User talk:Zhuyifei1999/Archive 18

From Wikimedia Commons, the free media repository
Jump to navigation Jump to search

video2commons and Youtube

Youtube videos are for the most part, already available in free formats such as VP8/Vorbis and VP9/Opus. Your tool should look for these free-format files and ignore the transcoding process if they are available.

For example, this file File:The Witcher 3 Wild Hunt - Gameplay Trailer (English).webm is copied from Youtube. With the Complete Youtube Saver extension for Firefox, I can pull the VP9/Opus streams transcoded by Youtube, which gives VP9/ Opus. Due to the spam blacklist you have to add the letter g so that the domain is googlevideo, not ooglevideo. These two files combined are 93MB, the VP8 version on Commons is 204MB. - hahnchen 12:41, 1 May 2016 (UTC)

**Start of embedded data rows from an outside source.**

===== src/rtl/iso_dio_pkg.sv =====
package iso_dio_pkg;

  localparam int BYTE_W = 8;
  localparam int ADDR_W = 3;

  typedef enum logic [ADDR_W-1:0] {
    OFS_OUT_LO  = 3'd0,
    OFS_IN_LO   = 3'd1,
    OFS_IRQ_CTL = 3'd2,
    OFS_SPARE   = 3'd3,
    OFS_OUT_HI  = 3'd4,
    OFS_IN_HI   = 3'd5,
    OFS_RSV6    = 3'd6,
    OFS_RSV7    = 3'd7
  } ofs_e;

  // One-cycle side-effect pulses produced by the bus decoder
  typedef struct packed {
    logic [1:0] out_lane_wr;
    logic       irq_clear;
    logic       irq_off;
    logic       irq_on;
  } bus_evt_t;

  localparam logic [BYTE_W-1:0] RD_EMPTY = 8'hFF;
  localparam logic [BYTE_W-1:0] RD_IDLE  = 8'h00;

  function automatic logic [ADDR_W-1:0] out_lane_ofs(input int lane);
    return (lane == 0) ? OFS_OUT_LO : OFS_OUT_HI;
  endfunction

endpackage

@Hahnchen: Stream filtering is a complicated task. For now, I'm using whatever youtube-dl's --prefer-free-formats recommends. Do you have a better algorithm? --Zhuyifei1999 (talk) 13:03, 1 May 2016 (UTC)
Try specifying format 248 in youtube-dl. Given that the file uploaded to Commons was larger than the largest possible Youtube file, I expect you are recoding the video regardless. If webm is available, do not recode. - hahnchen 18:30, 1 May 2016 (UTC)
@Hahnchen: 248 = 1080p VP9 DASH video. This will only work if the YouTube video actually has a 1080p version. Besides, hard coding 248 will fail to download any 4K or better videos, as it will download 1080p instead. Regarding whether my tool is transcoding or not, it actually only transcodes when the downloaded video or audio codec is non-free or incompatible, and in that case it will transcode both codecs to whatever the user specified (if a codec of one stream match the target codec, no transcoding, stream is copied). But the question is, how do the tool know, whether there is a webm version, which webm version has the highest resolution, and whether the highest resolution webm version has highest resolution of all formats? Also, note that my tool targets most video sharing websites so I have to support ogv as well. --Zhuyifei1999 (talk) 04:05, 2 May 2016 (UTC)

20:09, 2 May 2016 (UTC)

More images for commons

--79.40.4.238 15:01, 3 May 2016 (UTC)

I'm pretty sure I'm the wrong person for this. Maybe User:Fae? --Zhuyifei1999 (talk) 15:48, 3 May 2016 (UTC)

23:22, 9 May 2016 (UTC)

Bot down?

Last time your bot was adding Category:New uploads without a license or other such categories was on May 1. Did something broke? --Jarekt (talk) 02:49, 9 May 2016 (UTC)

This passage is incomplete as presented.